> ABOUT THIS EXERCISE
Nothing may differ between your reply and the listing that follows.

> MATERIAL SHOWN

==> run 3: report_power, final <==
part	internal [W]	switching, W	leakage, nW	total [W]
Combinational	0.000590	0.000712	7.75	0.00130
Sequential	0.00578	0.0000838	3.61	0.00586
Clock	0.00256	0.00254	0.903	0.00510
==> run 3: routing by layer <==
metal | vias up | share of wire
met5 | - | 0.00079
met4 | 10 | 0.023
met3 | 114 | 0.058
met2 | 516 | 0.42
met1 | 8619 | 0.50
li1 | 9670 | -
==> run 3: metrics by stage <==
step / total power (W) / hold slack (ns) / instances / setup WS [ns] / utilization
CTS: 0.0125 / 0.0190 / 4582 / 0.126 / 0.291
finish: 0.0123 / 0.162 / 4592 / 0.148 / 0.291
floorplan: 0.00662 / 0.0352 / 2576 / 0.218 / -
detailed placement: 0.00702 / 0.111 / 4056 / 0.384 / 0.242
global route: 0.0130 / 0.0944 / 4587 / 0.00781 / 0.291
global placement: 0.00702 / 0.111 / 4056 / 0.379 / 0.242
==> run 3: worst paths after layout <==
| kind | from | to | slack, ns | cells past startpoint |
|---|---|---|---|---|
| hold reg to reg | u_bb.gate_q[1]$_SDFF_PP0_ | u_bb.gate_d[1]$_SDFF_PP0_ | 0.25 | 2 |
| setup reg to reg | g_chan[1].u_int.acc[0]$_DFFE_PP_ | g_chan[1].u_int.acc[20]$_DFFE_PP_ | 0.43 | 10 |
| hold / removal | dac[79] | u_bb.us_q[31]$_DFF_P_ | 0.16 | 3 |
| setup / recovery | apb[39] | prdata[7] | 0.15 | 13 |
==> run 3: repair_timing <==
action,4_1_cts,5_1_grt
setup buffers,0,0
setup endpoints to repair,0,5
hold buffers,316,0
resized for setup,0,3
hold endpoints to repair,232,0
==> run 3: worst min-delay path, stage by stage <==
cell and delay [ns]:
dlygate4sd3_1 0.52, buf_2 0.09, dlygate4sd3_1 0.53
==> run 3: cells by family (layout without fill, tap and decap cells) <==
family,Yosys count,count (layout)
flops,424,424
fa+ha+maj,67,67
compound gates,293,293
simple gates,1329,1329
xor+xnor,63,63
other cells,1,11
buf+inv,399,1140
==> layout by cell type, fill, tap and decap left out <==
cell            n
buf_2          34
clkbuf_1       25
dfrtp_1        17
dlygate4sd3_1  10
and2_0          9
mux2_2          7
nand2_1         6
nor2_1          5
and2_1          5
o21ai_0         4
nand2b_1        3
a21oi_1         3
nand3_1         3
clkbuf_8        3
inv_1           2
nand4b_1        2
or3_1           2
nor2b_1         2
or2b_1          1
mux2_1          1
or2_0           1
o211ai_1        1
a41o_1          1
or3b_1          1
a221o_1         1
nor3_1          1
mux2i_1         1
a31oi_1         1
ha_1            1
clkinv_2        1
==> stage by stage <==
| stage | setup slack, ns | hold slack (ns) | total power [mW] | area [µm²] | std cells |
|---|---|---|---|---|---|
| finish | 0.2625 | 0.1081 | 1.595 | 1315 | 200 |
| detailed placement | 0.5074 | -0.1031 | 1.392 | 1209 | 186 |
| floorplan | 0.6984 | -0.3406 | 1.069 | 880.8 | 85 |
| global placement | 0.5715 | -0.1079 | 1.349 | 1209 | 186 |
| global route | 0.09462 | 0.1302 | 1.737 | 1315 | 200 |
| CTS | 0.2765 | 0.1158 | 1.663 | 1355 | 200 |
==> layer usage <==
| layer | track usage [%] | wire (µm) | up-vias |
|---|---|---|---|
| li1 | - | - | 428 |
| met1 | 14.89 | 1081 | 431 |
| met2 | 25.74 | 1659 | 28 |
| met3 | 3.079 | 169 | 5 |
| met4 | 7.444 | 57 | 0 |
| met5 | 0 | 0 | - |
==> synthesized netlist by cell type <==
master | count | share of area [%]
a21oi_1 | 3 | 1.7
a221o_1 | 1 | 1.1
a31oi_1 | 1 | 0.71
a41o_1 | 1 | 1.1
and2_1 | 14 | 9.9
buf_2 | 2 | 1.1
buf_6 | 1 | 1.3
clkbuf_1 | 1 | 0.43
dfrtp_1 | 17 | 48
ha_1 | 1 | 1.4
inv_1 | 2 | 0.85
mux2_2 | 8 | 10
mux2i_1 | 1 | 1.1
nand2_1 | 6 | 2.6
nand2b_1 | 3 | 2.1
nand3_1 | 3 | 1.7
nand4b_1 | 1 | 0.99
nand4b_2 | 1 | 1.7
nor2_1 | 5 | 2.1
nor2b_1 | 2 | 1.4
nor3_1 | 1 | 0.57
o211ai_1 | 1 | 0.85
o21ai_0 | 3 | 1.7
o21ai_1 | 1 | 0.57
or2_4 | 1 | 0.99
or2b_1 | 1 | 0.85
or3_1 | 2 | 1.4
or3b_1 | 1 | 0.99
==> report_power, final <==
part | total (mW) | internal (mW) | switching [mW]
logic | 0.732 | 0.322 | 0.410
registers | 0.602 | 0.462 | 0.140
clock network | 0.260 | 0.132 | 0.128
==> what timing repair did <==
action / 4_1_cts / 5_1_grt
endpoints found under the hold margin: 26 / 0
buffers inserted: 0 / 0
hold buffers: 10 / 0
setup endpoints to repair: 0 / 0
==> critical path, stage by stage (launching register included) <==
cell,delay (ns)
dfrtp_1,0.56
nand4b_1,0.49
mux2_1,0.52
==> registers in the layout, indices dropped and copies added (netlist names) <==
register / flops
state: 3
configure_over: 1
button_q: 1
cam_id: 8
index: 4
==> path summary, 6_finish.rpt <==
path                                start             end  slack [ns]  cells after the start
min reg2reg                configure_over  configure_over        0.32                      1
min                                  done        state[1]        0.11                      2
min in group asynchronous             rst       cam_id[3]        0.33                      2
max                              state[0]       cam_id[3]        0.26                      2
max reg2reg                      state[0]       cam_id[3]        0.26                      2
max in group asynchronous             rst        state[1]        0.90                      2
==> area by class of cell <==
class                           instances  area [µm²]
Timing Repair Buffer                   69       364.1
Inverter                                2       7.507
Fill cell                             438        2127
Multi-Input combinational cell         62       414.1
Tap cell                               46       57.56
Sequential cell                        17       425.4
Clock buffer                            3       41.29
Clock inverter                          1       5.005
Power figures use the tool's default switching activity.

> EXERCISE RESULT
==> run 3: report_power, final <==
part	internal [W]	switching, W	leakage, nW	total [W]
Combinational	0.000590	0.000712	7.75	0.00130
Sequential	0.00578	0.0000838	3.61	0.00586
Clock	0.00256	0.00254	0.903	0.00510
==> run 3: routing by layer <==
metal | vias up | share of wire
met5 | - | 0.00079
met4 | 10 | 0.023
met3 | 114 | 0.058
met2 | 516 | 0.42
met1 | 8619 | 0.50
li1 | 9670 | -
==> run 3: metrics by stage <==
step / total power (W) / hold slack (ns) / instances / setup WS [ns] / utilization
CTS: 0.0125 / 0.0190 / 4582 / 0.126 / 0.291
finish: 0.0123 / 0.162 / 4592 / 0.148 / 0.291
floorplan: 0.00662 / 0.0352 / 2576 / 0.218 / -
detailed placement: 0.00702 / 0.111 / 4056 / 0.384 / 0.242
global route: 0.0130 / 0.0944 / 4587 / 0.00781 / 0.291
global placement: 0.00702 / 0.111 / 4056 / 0.379 / 0.242
==> run 3: worst paths after layout <==
| kind | from | to | slack, ns | cells past startpoint |
|---|---|---|---|---|
| hold reg to reg | u_bb.gate_q[1]$_SDFF_PP0_ | u_bb.gate_d[1]$_SDFF_PP0_ | 0.25 | 2 |
| setup reg to reg | g_chan[1].u_int.acc[0]$_DFFE_PP_ | g_chan[1].u_int.acc[20]$_DFFE_PP_ | 0.43 | 10 |
| hold / removal | dac[79] | u_bb.us_q[31]$_DFF_P_ | 0.16 | 3 |
| setup / recovery | apb[39] | prdata[7] | 0.15 | 13 |
==> run 3: repair_timing <==
action,4_1_cts,5_1_grt
setup buffers,0,0
setup endpoints to repair,0,5
hold buffers,316,0
resized for setup,0,3
hold endpoints to repair,232,0
==> run 3: worst min-delay path, stage by stage <==
cell and delay [ns]:
dlygate4sd3_1 0.52, buf_2 0.09, dlygate4sd3_1 0.53
==> run 3: cells by family (layout without fill, tap and decap cells) <==
family,Yosys count,count (layout)
flops,424,424
fa+ha+maj,67,67
compound gates,293,293
simple gates,1329,1329
xor+xnor,63,63
other cells,1,11
buf+inv,399,1140
==> layout by cell type, fill, tap and decap left out <==
cell            n
buf_2          34
clkbuf_1       25
dfrtp_1        17
dlygate4sd3_1  10
and2_0          9
mux2_2          7
nand2_1         6
nor2_1          5
and2_1          5
o21ai_0         4
nand2b_1        3
a21oi_1         3
nand3_1         3
clkbuf_8        3
inv_1           2
nand4b_1        2
or3_1           2
nor2b_1         2
or2b_1          1
mux2_1          1
or2_0           1
o211ai_1        1
a41o_1          1
or3b_1          1
a221o_1         1
nor3_1          1
mux2i_1         1
a31oi_1         1
ha_1            1
clkinv_2        1
==> stage by stage <==
| stage | setup slack, ns | hold slack (ns) | total power [mW] | area [µm²] | std cells |
|---|---|---|---|---|---|
| finish | 0.2625 | 0.1081 | 1.595 | 1315 | 200 |
| detailed placement | 0.5074 | -0.1031 | 1.392 | 1209 | 186 |
| floorplan | 0.6984 | -0.3406 | 1.069 | 880.8 | 85 |
| global placement | 0.5715 | -0.1079 | 1.349 | 1209 | 186 |
| global route | 0.09462 | 0.1302 | 1.737 | 1315 | 200 |
| CTS | 0.2765 | 0.1158 | 1.663 | 1355 | 200 |
==> layer usage <==
| layer | track usage [%] | wire (µm) | up-vias |
|---|---|---|---|
| li1 | - | - | 428 |
| met1 | 14.89 | 1081 | 431 |
| met2 | 25.74 | 1659 | 28 |
| met3 | 3.079 | 169 | 5 |
| met4 | 7.444 | 57 | 0 |
| met5 | 0 | 0 | - |
==> synthesized netlist by cell type <==
master | count | share of area [%]
a21oi_1 | 3 | 1.7
a221o_1 | 1 | 1.1
a31oi_1 | 1 | 0.71
a41o_1 | 1 | 1.1
and2_1 | 14 | 9.9
buf_2 | 2 | 1.1
buf_6 | 1 | 1.3
clkbuf_1 | 1 | 0.43
dfrtp_1 | 17 | 48
ha_1 | 1 | 1.4
inv_1 | 2 | 0.85
mux2_2 | 8 | 10
mux2i_1 | 1 | 1.1
nand2_1 | 6 | 2.6
nand2b_1 | 3 | 2.1
nand3_1 | 3 | 1.7
nand4b_1 | 1 | 0.99
nand4b_2 | 1 | 1.7
nor2_1 | 5 | 2.1
nor2b_1 | 2 | 1.4
nor3_1 | 1 | 0.57
o211ai_1 | 1 | 0.85
o21ai_0 | 3 | 1.7
o21ai_1 | 1 | 0.57
or2_4 | 1 | 0.99
or2b_1 | 1 | 0.85
or3_1 | 2 | 1.4
or3b_1 | 1 | 0.99
==> report_power, final <==
part | total (mW) | internal (mW) | switching [mW]
logic | 0.732 | 0.322 | 0.410
registers | 0.602 | 0.462 | 0.140
clock network | 0.260 | 0.132 | 0.128
==> what timing repair did <==
action / 4_1_cts / 5_1_grt
endpoints found under the hold margin: 26 / 0
buffers inserted: 0 / 0
hold buffers: 10 / 0
setup endpoints to repair: 0 / 0
==> critical path, stage by stage (launching register included) <==
cell,delay (ns)
dfrtp_1,0.56
nand4b_1,0.49
mux2_1,0.52
==> registers in the layout, indices dropped and copies added (netlist names) <==
register / flops
state: 3
configure_over: 1
button_q: 1
cam_id: 8
index: 4
==> path summary, 6_finish.rpt <==
path                                start             end  slack [ns]  cells after the start
min reg2reg                configure_over  configure_over        0.32                      1
min                                  done        state[1]        0.11                      2
min in group asynchronous             rst       cam_id[3]        0.33                      2
max                              state[0]       cam_id[3]        0.26                      2
max reg2reg                      state[0]       cam_id[3]        0.26                      2
max in group asynchronous             rst        state[1]        0.90                      2
==> area by class of cell <==
class                           instances  area [µm²]
Timing Repair Buffer                   69       364.1
Inverter                                2       7.507
Fill cell                             438        2127
Multi-Input combinational cell         62       414.1
Tap cell                               46       57.56
Sequential cell                        17       425.4
Clock buffer                            3       41.29
Clock inverter                          1       5.005
Power figures use the tool's default switching activity.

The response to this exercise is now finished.